A la niña le gustaba jugar en los callejones de donde vivía antes, también en la favela, pero a la madre la inquietaba porque había ratas en el local y problemas, como falta de planeamiento urbano, seguridad y saneamiento básico. Los especialistas refuerzan que la falta de contacto con la no siempre es una elección.
“Me encanta ir a la playa”, comenta Emanuelly Cazumba, de la zona oeste. El programa, es escaso para la familia, y hay pocas posibilidades de acceso a áreas verdes para jugar en Rio Pequeno, donde vive. El parque más cerca de su casa es Vila Lobos, a 30 minutos en ómnibus.
La mayor parte del tiempo, las opciones son juegos con el celular, muñecas, autitos y las paredes de las dos habitaciones en las que vive, que se convirtieron en tableros de dibujo. Para garantizar que los niños puedan jugar con la tierra, su madre Ana improvisó vasos de plantas en los escalones del patio trasero.
Áreas verdes como derecho
Las familias de Débora y Ana viven en distritos con porcentaje de cobertura vegetal debajo del promedio de São Paulo (27,29%), según el Mapa da Desigualdad de 2023, de Rede Nossa São Paulo.

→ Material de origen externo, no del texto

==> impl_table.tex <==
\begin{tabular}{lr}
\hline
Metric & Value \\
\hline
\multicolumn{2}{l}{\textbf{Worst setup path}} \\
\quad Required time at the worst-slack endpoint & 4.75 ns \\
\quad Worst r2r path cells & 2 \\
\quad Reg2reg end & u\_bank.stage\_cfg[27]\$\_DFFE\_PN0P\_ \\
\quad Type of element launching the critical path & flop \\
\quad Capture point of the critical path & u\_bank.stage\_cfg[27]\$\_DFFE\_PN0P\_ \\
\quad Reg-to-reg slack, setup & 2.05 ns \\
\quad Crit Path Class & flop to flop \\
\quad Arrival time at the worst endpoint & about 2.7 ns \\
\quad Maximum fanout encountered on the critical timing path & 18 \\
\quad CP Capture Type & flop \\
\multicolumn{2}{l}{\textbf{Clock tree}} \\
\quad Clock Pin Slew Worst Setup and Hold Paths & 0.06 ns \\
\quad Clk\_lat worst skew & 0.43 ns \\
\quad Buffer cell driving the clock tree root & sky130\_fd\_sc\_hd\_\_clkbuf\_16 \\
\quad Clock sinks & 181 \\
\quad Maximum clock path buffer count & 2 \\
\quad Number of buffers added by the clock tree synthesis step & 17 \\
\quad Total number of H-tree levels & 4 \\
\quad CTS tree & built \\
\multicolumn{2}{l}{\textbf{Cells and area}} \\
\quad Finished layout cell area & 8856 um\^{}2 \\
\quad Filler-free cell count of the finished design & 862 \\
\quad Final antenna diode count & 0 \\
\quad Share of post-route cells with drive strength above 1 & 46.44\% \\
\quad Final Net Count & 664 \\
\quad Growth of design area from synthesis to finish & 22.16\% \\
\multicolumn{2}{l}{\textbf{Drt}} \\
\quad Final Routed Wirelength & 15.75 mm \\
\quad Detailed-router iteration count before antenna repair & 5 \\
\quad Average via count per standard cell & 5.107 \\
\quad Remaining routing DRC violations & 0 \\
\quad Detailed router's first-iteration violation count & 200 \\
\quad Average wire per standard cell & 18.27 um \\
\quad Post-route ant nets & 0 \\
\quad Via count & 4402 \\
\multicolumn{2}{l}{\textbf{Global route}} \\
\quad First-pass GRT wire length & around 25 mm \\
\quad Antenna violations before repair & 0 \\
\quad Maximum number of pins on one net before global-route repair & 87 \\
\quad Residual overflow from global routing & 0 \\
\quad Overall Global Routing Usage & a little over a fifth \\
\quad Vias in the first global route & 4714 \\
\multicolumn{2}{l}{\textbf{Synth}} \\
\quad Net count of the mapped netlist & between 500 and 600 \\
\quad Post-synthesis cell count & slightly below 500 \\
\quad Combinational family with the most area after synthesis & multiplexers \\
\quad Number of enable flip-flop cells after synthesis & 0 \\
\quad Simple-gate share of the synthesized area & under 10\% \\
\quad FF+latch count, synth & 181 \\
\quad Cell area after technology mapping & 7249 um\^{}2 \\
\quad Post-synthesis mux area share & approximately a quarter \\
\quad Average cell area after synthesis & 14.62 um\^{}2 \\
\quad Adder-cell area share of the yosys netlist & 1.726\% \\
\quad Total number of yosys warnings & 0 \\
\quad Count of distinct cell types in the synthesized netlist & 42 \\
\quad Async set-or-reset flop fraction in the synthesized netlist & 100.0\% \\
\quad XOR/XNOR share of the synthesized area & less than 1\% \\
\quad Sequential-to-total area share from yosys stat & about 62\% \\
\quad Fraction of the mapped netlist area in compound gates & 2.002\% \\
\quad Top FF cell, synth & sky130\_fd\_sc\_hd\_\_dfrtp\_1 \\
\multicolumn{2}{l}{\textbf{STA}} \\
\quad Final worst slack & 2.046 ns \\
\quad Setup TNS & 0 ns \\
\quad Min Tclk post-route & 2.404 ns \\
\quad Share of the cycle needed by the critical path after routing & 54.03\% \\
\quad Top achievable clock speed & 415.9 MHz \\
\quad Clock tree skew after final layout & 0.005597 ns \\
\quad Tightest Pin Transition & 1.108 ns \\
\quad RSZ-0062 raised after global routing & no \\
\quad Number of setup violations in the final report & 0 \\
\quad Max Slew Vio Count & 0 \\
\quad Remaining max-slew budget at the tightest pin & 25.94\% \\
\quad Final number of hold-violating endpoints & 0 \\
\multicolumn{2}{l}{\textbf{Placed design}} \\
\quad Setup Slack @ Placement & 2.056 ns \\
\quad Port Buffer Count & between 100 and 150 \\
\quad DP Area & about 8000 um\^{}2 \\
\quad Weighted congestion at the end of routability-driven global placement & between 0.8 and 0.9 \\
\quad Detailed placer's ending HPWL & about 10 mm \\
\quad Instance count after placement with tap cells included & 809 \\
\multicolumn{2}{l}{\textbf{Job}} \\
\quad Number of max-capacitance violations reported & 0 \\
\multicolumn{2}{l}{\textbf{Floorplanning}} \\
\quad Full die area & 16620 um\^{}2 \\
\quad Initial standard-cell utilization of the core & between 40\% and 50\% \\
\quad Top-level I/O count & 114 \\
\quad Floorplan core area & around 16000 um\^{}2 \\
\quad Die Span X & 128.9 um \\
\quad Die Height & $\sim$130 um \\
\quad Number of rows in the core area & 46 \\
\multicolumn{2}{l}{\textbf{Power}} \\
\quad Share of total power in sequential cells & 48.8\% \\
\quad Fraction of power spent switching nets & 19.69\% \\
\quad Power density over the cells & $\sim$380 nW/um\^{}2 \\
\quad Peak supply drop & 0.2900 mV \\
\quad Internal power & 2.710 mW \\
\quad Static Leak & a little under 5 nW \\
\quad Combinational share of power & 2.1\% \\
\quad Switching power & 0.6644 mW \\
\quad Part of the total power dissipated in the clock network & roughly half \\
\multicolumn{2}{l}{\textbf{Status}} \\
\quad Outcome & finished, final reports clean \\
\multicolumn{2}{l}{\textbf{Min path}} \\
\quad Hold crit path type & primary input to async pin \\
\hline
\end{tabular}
### config.mk
export PLATFORM = sky130hd
export DESIGN_NAME = diffeq_operand_tx
export DESIGN_NICKNAME = d
export VERILOG_FILES = /design/src/rtl/diffeq_operand_tx_pkg.sv /design/src/rtl/diffeq_operand_tx_operand_buf.sv /design/src/rtl/diffeq_operand_tx.sv
export SDC_FILE = /design/constraint.sdc
export NUM_CORES = 1
export LEC_CHECK = 0
export BUFFER_PORTS_ARGS = -buffer_cell sky130_fd_sc_hd__buf_2
export CORE_MARGIN = 5
export CORE_UTILIZATION = 50
export DETAILED_ROUTE_END_ITERATION = 8
export PLACE_DENSITY_LB_ADDON = 0.05
export SLEW_MARGIN = 20
export SYNTH_ARGS = -nofsm -noshare
export SYNTH_HDL_FRONTEND = slang
export SYNTH_SLANG_ARGS = --single-unit
### constraint.sdc
create_clock -name clk -period 4.5 [get_ports clk]
set_input_delay 0.9 -clock clk [delete_from_list [all_inputs] [get_ports clk]]
set_output_delay 0.9 -clock clk [all_outputs]
set_load 0.02 [all_outputs]
### src/rtl/diffeq_operand_tx_pkg.sv
// rtl/diffeq_operand_tx_pkg.sv - shared state encodings and constants for the operand transmitter
package diffeq_operand_tx_pkg;

   localparam int NIB_W_DEF = 4;
   localparam int GAP_MAX   = 15;

   // Transmitter FSM states
   typedef enum logic [2:0] {
      T_IDLE  = 3'd0,
      T_LD_X  = 3'd1,
      T_LD_DX = 3'd2,
      T_LD_A  = 3'd3,
      T_LD_U  = 3'd4,
      T_GAP   = 3'd5,
      T_START = 3'd6
   } tx_state_t;

   // Datapath controller states, kept here so both sides agree on encodings
   typedef enum logic [1:0] {
      S_IDLE = 2'd0,
      S_LOAD = 2'd1,
      S_RUN  = 2'd2,
      S_DONE = 2'd3
   } dp_state_t;

   // Fixed operand order: x, dx, a, u, then start
   function automatic tx_state_t next_load(input tx_state_t s);
      case (s)
         T_LD_X:  return T_LD_DX;
         T_LD_DX: return T_LD_A;
         T_LD_A:  return T_LD_U;
         default: return T_START;
      endcase
   endfunction

endpackage

### src/rtl/diffeq_operand_tx_operand_buf.sv
// rtl/diffeq_operand_tx_operand_buf.sv - pending operand-set register with full flag
module diffeq_operand_tx_operand_buf #(
   parameter int W = 16
) (
   input  logic         clk,
   input  logic         reset_n,
   input  logic         i_load,
   input  logic         i_clear,
   input  logic         i_abort,
   input  logic [W-1:0] i_d,
   output logic [W-1:0] o_q,
   output logic         o_full
);

   logic [W-1:0] r_data;
   logic         r_full;

   // Full flag: abort wins; load only happens when empty and clear only when full
   always_ff @(posedge clk or negedge reset_n) begin
      if (!reset_n) begin
         r_full <= 1'b0;
      end else if (i_abort) begin
         r_full <= 1'b0;
      end else if (i_load) begin
         r_full <= 1'b1;
      end else if (i_clear) begin
         r_full <= 1'b0;
      end
   end

   // Capture the offered set on an accepted handshake
   always_ff @(posedge clk or negedge reset_n) begin
      if (!reset_n) begin
         r_data <= '0;
      end else if (i_load) begin
         r_data <= i_d;
      end
   end

   assign o_q    = r_data;
   assign o_full = r_full;

endmodule

### src/rtl/diffeq_operand_tx.sv
// rtl/diffeq_operand_tx.sv - double-buffered operand streamer onto the datapath nibble bus
module diffeq_operand_tx
   import diffeq_operand_tx_pkg::*;
#(
   parameter int NIB_W      = NIB_W_DEF,
   parameter int GAP_CYCLES = 0
) (
   input  logic             clk,
   input  logic             reset_n,
   input  logic             op_valid,
   output logic             op_ready,
   input  logic [NIB_W-1:0] op_x,
   input  logic [NIB_W-1:0] op_dx,
   input  logic [NIB_W-1:0] op_a,
   input  logic [NIB_W-1:0] op_u,
   input  logic             dp_ready,
   input  logic             abort,
   output logic [NIB_W-1:0] in_nib,
   output logic             load_x,
   output logic             load_dx,
   output logic             load_a,
   output logic             load_u,
   output logic             start,
   output logic             busy
);

   localparam int SET_W = 4 * NIB_W;
   localparam logic [3:0] C_GAP_INIT = (GAP_CYCLES > 0) ? 4'(GAP_CYCLES - 1) : 4'd0;

   tx_state_t        r_state;
   tx_state_t        r_ret;
   logic [3:0]       r_gap_cnt;
   logic [SET_W-1:0] r_active;

   tx_state_t        w_next;
   tx_state_t        w_ret_nxt;
   logic [3:0]       w_cnt_nxt;
   logic [SET_W-1:0] w_pend;
   logic             w_full;
   logic             w_hs;
   logic             w_go;

   assign op_ready = !w_full && !abort;
   assign w_hs     = op_valid && op_ready;
   assign w_go     = (r_state == T_IDLE) && w_full && dp_ready && !abort;

   diffeq_operand_tx_operand_buf #(
      .W (SET_W)
   ) u_pend (
      .clk     (clk),
      .reset_n (reset_n),
      .i_load  (w_hs),
      .i_clear (w_go),
      .i_abort (abort),
      .i_d     ({op_x, op_dx, op_a, op_u}),
      .o_q     (w_pend),
      .o_full  (w_full)
   );

   // State, gap return target and gap counter registers
   always_ff @(posedge clk or negedge reset_n) begin
      if (!reset_n) begin
         r_state   <= T_IDLE;
         r_ret     <= T_IDLE;
         r_gap_cnt <= '0;
      end else begin
         r_state   <= w_next;
         r_ret     <= w_ret_nxt;
         r_gap_cnt <= w_cnt_nxt;
      end
   end

   // Active set is copied from pending as the stream begins
   always_ff @(posedge clk or negedge reset_n) begin
      if (!reset_n) begin
         r_active <= '0;
      end else if (w_go) begin
         r_active <= w_pend;
      end
   end

   // Next-state logic; abort overrides everything and returns to idle
   always_comb begin
      w_next    = r_state;
      w_ret_nxt = r_ret;
      w_cnt_nxt = r_gap_cnt;
      if (abort) begin
         w_next    = T_IDLE;
         w_ret_nxt = T_IDLE;
         w_cnt_nxt = '0;
      end else begin
         case (r_state)
            T_IDLE: begin
               if (w_go) w_next = T_LD_X;
            end
            T_LD_X, T_LD_DX, T_LD_A, T_LD_U: begin
               if (GAP_CYCLES > 0) begin
                  w_next    = T_GAP;
                  w_ret_nxt = next_load(r_state);
                  w_cnt_nxt = C_GAP_INIT;
               end else begin
                  w_next = next_load(r_state);
               end
            end
            T_GAP: begin
               if (r_gap_cnt == 4'd0) begin
                  w_next = r_ret;
               end else begin
                  w_cnt_nxt = r_gap_cnt - 4'd1;
               end
            end
            T_START: w_next = T_IDLE;
            default: w_next = T_IDLE;
         endcase
      end
   end

   // Moore output decode: one strobe at a time, bus zero outside strobes
   always_comb begin
      load_x  = 1'b0;
      load_dx = 1'b0;
      load_a  = 1'b0;
      load_u  = 1'b0;
      start   = 1'b0;
      in_nib  = '0;
      case (r_state)
         T_LD_X: begin
            load_x = 1'b1;
            in_nib = r_active[3*NIB_W +: NIB_W];
         end
         T_LD_DX: begin
            load_dx = 1'b1;
            in_nib  = r_active[2*NIB_W +: NIB_W];
         end
         T_LD_A: begin
            load_a = 1'b1;
            in_nib = r_active[NIB_W +: NIB_W];
         end
         T_LD_U: begin
            load_u = 1'b1;
            in_nib = r_active[0 +: NIB_W];
         end
         T_START: start = 1'b1;
         default: ;
      endcase
   end

   assign busy = (r_state != T_IDLE);

endmodule

==> impl_metrics.yaml, run 1 <==
status:
  status: "finished, final reports clean"
logic_synthesis:
  netlist_top_cells_area: "dfrtp_1, mux2_2, mux2_4"
  ys_async_sr_fraction_pct: 100
  synthFlopType: "dfrtp_1"
  netlist_area_um2: 1870
  synth-edff-count: 0
  synth.top_cell.area_share_pct: 53.5
  synth_cell_types: 31
  syn_area_per_cell_um2: 13.7
  ys_ff_latch: 40
  yosys.area.top_type: "dfrtp_1"
  yosys_warnings: 0
  syn-num-nets: 160
  syn_inst: 137
  synth_seq_area_share_pct: 53.5
clocking:
  path_clk_slew_ns: 0.07
  post_cts_buffers: 0
  clock_latency_ns: 0.28
  clock_sinks: 40
  cts-htree-levels: 2
  cts_root_buf: "clkbuf_8"
  cts_tree: "done"
  cts_buffers: 5
  cts-resized-gates: 0
  cts_hold_buffers: 0
  cts.path.max_buffers: 2
hold_path:
  hold_path.class: "flop to flop"
  hold_depth: 1
  hold_path_end: "r_active[15]$_DFFE_PN0P_"
  hold_start: "u_pend.o_q[15]$_DFFE_PN0P_"
setup_path:
  crit_slowest_cell: "dfrtp_1"
  crit_arrival_ns: 1.91
  r2r_end: "r_active[11]$_DFFE_PN0P_"
  worstPathCellList: "nor2b_1, a22oi_1, o22ai_1, buf_2"
  start_kind: "flop"
  critPathCaptureType: "primary output"
  slowest_delay_ns: 0.68
  worstSetupPathType: "flop to primary output"
  crit_fanout: 12
  reg2reg_slack_ns: 2.71
  required_ns: 3.60
  r2r-start: "r_state[0]$_DFFE_PN0P_"
  r2r_cells: 3
placed_design:
  port_buffers: 31
  place_inst: 209
  dpl.hpwl_mm: 2.48
  gp_congestion: 0.729
  dp_worst_setup_slack_ns: 2.01
power_and_ir_drop:
  p_comb_share_pct: 21.0
  power.leakage_nw: 1.03
  switching_share_pct: 26.5
  powerDensity_nw_per_um2: 447
  p_int_w: 0.000693
  ir_drop_mv: 0.206
  p_clk_share_pct: 23.2
  p_switching_w: 0.000249
  seq_power_share_pct: 55.7
timing:
  hold_viol_final: 0
  timing.final.crit_share_pct: 62.5
  timing.fmax_ghz: 0.356
  finalSetupViolations: 0
  min_period_ns: 2.81
  hold_ws_ns: 0.504
  slew_headroom_pct: 41.9
  setup_slack_ns: 1.69
  worst_slew_pin_slew_ns: 0.872
  slew_violations: 0
  clock_skew_ns: 0.00167
  timing.setup.tns_ns: 0
  grt_setup_unrepaired: "no"
grt:
  grt_first_pass_wirelength_mm: 5.87
  met3_usage_pct: 4.55
  busiest_layer: "met2"
  globalRouteMet1Util_pct: 19.2
  grt_overflow_total: 0
  grt_pass1_vias: 1210
  antenna_found_initial: 0
  grt_max_degree: 41
  grt_usage_pct: 15.0
  grt_util_met2_pct: 24.4
drt:
  totalWireLength_mm: 3.37
  drc: 0
  post_drt_wl_per_cell_um: 15.6
  vias: 1130
  drt_iter0_markers: 23
  dr.pass1.iters: 4
  ant_nets: 0
  vias_per_cell: 5.23
layout:
  register_area_um2: 1000
  drive_gt1_share_pct: 44.0
  multi_input_area_um2: 793
  final.fill_count: 336
  final_nets: 191
  area_growth_syn_to_layout_pct: 12.6
  n_antenna_cell: 0
  fin_cells: 216
floorplan:
  die_x_um: 71.2
  die_h_um: 71.2
  num_rows: 22
  fp.coreArea_um2: 3630
  num_io_pins: 32
  design.die.area_um2: 5060
  initial_core_util_pct: 51.5
run:
  cap_violations: 0
==> sequential cells by signal, summed over array words and instances, names as in the netlist <==
register       cells
u_pend.o_q        16
r_state            3
r_active          16
u_pend.o_full      1
r_gap_cnt          4
==> layer usage <==
layer	up-vias	wire length, um
met4	0	19
met2	23	1700
li1	548	-
met3	2	147
met5	-	0
met1	557	1510
==> synth_stat cells (2+ instances only) <==
library cell / number
nor2b_1: 4
or3_1: 2
ha_1: 2
nor3b_1: 2
a21oi_1: 5
o22ai_1: 4
buf_6: 3
o21ai_0: 3
mux2_4: 10
a22oi_1: 4
mux2i_1: 4
dfrtp_1: 40
buf_4: 2
nor2_1: 6
and2_1: 3
or4_1: 2
inv_1: 5
mux2_2: 23
==> cell families (layout without fill, tap and decap cells) <==
family,after synthesis,after routing,share of synthesized area (%)
multiplexers,37,37,24.0
buffers and inverters,12,43,4.08
flip-flops,40,40,53.5
AO/OA/AOI/OAI,20,20,6.76
adder cells (fa/ha/maj),2,2,1.34
AND/OR/NAND/NOR,26,26,10.3
==> worst max path at each step <==
stage	startpoint	end	slack, ns	cells after the start
after CTS	r_state[0]$_DFFE_PN0P_	in_nib[3]	1.68	4
final	r_state[0]$_DFFE_PN0P_	in_nib[0]	1.69	4
after floorplan	abort	u_pend.o_q[10]$_DFFE_PN0P_	2.20	6
after detailed placement	r_state[0]$_DFFE_PN0P_	in_nib[3]	2.01	4
after global routing	r_state[0]$_DFFE_PN0P_	in_nib[1]	1.52	4
after global placement	r_state[0]$_DFFE_PN0P_	in_nib[2]	2.07	4
==> placed cells by master (no fill, tap or decap), types with 2 or more instances in the layout <==
master | synthesis | final
nor2b_1 | 4 | 4
ha_1 | 2 | 2
a21oi_1 | 5 | 5
o21ai_0 | 3 | 3
nor2_1 | 6 | 6
dfrtp_1 | 40 | 40
mux2_2 | 23 | 23
o22ai_1 | 4 | 4
a22oi_1 | 4 | 4
mux2_4 | 10 | 10
nor3b_1 | 2 | 2
buf_2 | 1 | 31
or4_1 | 2 | 2
clkbuf_8 | 0 | 5
and2_1 | 3 | 3
inv_1 | 5 | 5
or3_1 | 2 | 2
mux2i_1 | 4 | 4
==> stage by stage <==
stage	instance area, um2	util (%)	total power (W)
2_1_floorplan	1870	-	0.000671
3_3_place_gp	2030	55.8	0.000726
3_5_place_dp	2030	55.8	0.000735
4_1_cts	2110	58.0	0.000954
5_1_grt	2110	58.0	0.00100
6_report	2110	58.0	0.000942
==> layout make-up <==
type	instances	area share, %
Sequential cell	40	47.5
Tap cell	48	2.85
Clock buffer	6	3.45
Multi-Input combinational cell	85	37.7
Timing Repair Buffer	31	7.37
Clock inverter	1	0.238
Inverter	5	0.891
==> power groups by stage <==
stage | registers [W] | clock network, W | logic (W)
global route | 0.000541 | 0.000243 | 0.000219
global placement | 0.000532 | 0 | 0.000194
finish | 0.000525 | 0.000219 | 0.000198
CTS | 0.000528 | 0.000224 | 0.000202
floorplan | 0.000502 | 0 | 0.000169
detailed placement | 0.000533 | 0 | 0.000202
==> critical path, delay by kind of cell, from the launching register on <==
kind | cells | cell delay [ns]
and+or+nand+nor | 1 | 0.40
buffers and inverters | 1 | 0.20
DFF | 1 | 0.68
AOI/OAI and AO/OA | 2 | 0.34
No activity file was read; power rests on OpenSTA's default activity.
==> inputs of run 2 (changes only) <==
--- a/config.mk
+++ b/config.mk
@@ -7,7 +7,7 @@
 export LEC_CHECK = 0
 export BUFFER_PORTS_ARGS = -buffer_cell sky130_fd_sc_hd__buf_2
 export CORE_MARGIN = 5
-export CORE_UTILIZATION = 50
+export CORE_UTILIZATION = 49
 export DETAILED_ROUTE_END_ITERATION = 8
 export PLACE_DENSITY_LB_ADDON = 0.05
 export SLEW_MARGIN = 20
==> constraint.sdc (replaced) <==
create_clock -name clk -period 2.4 [get_ports clk]
set_input_delay 0.48 -clock clk [delete_from_list [all_inputs] [get_ports clk]]
set_output_delay 0.48 -clock clk [all_outputs]
set_load 0.02 [all_outputs]
==> impl_metrics.yaml, run 2 (synthesized netlist as in run 1, its figures left out) <==
setup_path:
  crit_slowest_cell: "dfrtp_1"
  critPathCaptureType: "primary output"
  worstPathCellList: "nor2b_1, a22oi_1, o22ai_1, buf_2"
  slowest_delay_ns: 0.55
  r2r_end: "r_active[7]$_DFFE_PN0P_"
  start_kind: "flop"
  crit_fanout: 9
  r2r_cells: 3
  required_ns: 1.92
  reg2reg_slack_ns: 0.64
  crit_arrival_ns: 1.75
  r2r-start: "r_state[1]$_DFFE_PN0P_"
  worstSetupPathType: "flop to primary output"
timing:
  finalSetupViolations: 0
  slew_headroom_pct: 43.4
  setup_slack_ns: 0.167
  worst_slew_pin_slew_ns: 0.849
  timing.final.crit_share_pct: 93.1
  timing.setup.tns_ns: 0
  timing.fmax_ghz: 0.448
  min_period_ns: 2.23
  clock_skew_ns: 0.00398
  hold_viol_final: 0
  grt_setup_unrepaired: "no"
  slew_violations: 0
placed_design:
  port_buffers: 31
  place_area_um2: 2040
  dpl.hpwl_mm: 2.48
  dp_worst_setup_slack_ns: 0.461
  gp_congestion: 0.789
drt:
  ant_nets: 0
  vias: 1161
  drt_iter0_markers: 39
  vias_per_cell: 5.30
  dr.pass1.iters: 4
  drc: 0
  post_drt_wl_per_cell_um: 15.2
  totalWireLength_mm: 3.33
power_and_ir_drop:
  p_switching_w: 0.000470
  switching_share_pct: 24.2
  p_clk_share_pct: 30.2
  ir_drop_mv: 0.458
  powerDensity_nw_per_um2: 894
  power.leakage_nw: 1.06
  p_comb_share_pct: 19.3
  seq_power_share_pct: 50.5
  p_int_w: 0.00147
grt:
  grt_first_pass_wirelength_mm: 5.70
  antenna_found_initial: 0
  grt_max_degree: 41
  grt_overflow_total: 0
  grt_pass1_vias: 1218
  grt_usage_pct: 14.2
clocking:
  cts.path.max_buffers: 2
  cts_buffers: 5
  path_clk_slew_ns: 0.07
  cts-htree-levels: 2
  cts-resized-gates: 0
  cts_root_buf: "clkbuf_8"
  cts_hold_buffers: 0
  cts_tree: "done"
  clock_sinks: 40
  post_cts_buffers: 0
  clock_latency_ns: 0.28
layout:
  final_nets: 193
  final.fill_count: 330
  n_antenna_cell: 0
  fin_area_um2: 2170
  final_util_pct: 58.8
  drive_gt1_share_pct: 45.6
  area_growth_syn_to_layout_pct: 16.0
  mostFrequentLayoutCell: "dfrtp_1"
  final_cell_mix: "dfrtp_1, buf_2, mux2_2"
floorplan:
  num_rows: 22
  design.die.area_um2: 5150
  die_x_um: 71.8
  num_io_pins: 32
  die_h_um: 71.8
  fp.coreArea_um2: 3690
  initial_core_util_pct: 50.7
hold_path:
  hold_path.class: "primary input to async pin"
status:
  status: "finished, final reports clean"
run:
  cap_violations: 0
run 2: cell count changes in the layout (fill, tap and decap cells not counted), sizes merged:
cell / before / now
clkbuf: 6 / 7
clkinv: 1 / 0
bufinv: 0 / 1
buf: 31 / 33
run 2: cell type report:
class	count	area, um2	share of cell area [%]
Clock inverter	1	30.0	1.38
Inverter	5	18.8	0.865
Multi-Input combinational cell	85	793	36.6
Sequential cell	40	1000	46.1
Timing Repair Buffer	33	170	7.84
Clock buffer	7	96.3	4.44
Tap cell	48	60.1	2.77
run 2: worst max-delay path by stage:
stage                                 startpoint  cells after the start                          to  slack [ns]
after floorplan                            abort                      6  u_pend.o_q[10]$_DFFE_PN0P_        0.52
after global placement    r_state[2]$_DFFE_PN0P_                      4                   in_nib[2]        0.49
after detailed placement  r_state[2]$_DFFE_PN0P_                      4                   in_nib[1]        0.46
after CTS                 r_state[2]$_DFFE_PN0P_                      4                   in_nib[3]        0.14
after global routing      r_state[2]$_DFFE_PN0P_                      4                   in_nib[0]        0.02
final                     r_state[2]$_DFFE_PN0P_                      4                   in_nib[1]        0.17
run 2: stage by stage:
step	std cells	total power, W	hold WS, ns
after global placement	211	0.00136	0.488
after CTS	219	0.00197	0.338
final	219	0.00194	0.301
after detailed placement	211	0.00138	0.493
after global routing	219	0.00205	0.398
after floorplan	137	0.00126	0.184
run 2: per-layer routing:
metal | share of wire, % | global-route usage, %
met1 | 46 | 18.7
met2 | 47 | 22.3
met3 | 6.1 | 3.51
met4 | 1.5 | 5.85
met5 | 0 | 0
run 2: worst max-delay path, delay by kind of cell, from the launching register on:
| kind | cells | cell delay [ns] |
|---|---|---|
| and+or+nand+nor | 1 | 0.43 |
| buffers and inverters | 1 | 0.19 |
| AOI/OAI and AO/OA | 2 | 0.30 |
| DFF | 1 | 0.55 |
run 2: power groups by stage:
stage	combinational (W)	clock [W]	sequential, W
after floorplan	0.000317	0	0.000941
after global placement	0.000370	0	0.000987
after detailed placement	0.000383	0	0.000996
after CTS	0.000383	0.000600	0.000982
after global routing	0.000412	0.000632	0.00101
final	0.000375	0.000586	0.000980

Glória, que vive en Paraisópolis, parte del distrito de Vila Andrade, tiene una cobertura vegetal por habitante superior al promedio (46,77%), pero el dato no refleja la realidad de todo el distrito.
“En las periferias, las familias están preocupadas por tantas otras cosas que muchas veces no se detienen a pensar cómo la falta de áreas verdes interfiere en su calidad de vida. Las prioridades son vivienda y tener qué comer”, dice la terapeuta ocupacional Luciane Carneiro Belfort, de 34 años, que trabaja en salud pública y hace campañas sobre la importancia de jugar al aire libre.
A pesar de eso, del norte al sur de São Paulo la opinión de los niños es unánime: “la naturaleza es libertad”. “Usan esa palabra porque perciben que falta algo, que algunos tienen o tuvieron una experiencia de infancia marcada por la libertad que a ellos les falta”, apunta Maria, del Instituto Alana.
“Yo quería tener más espacio para jugar, un poco mayor, que entre bastante gente”, sueña Manu mientras aprovecha un momento de juego, en concreto puro, en la favela de Paraisópolis.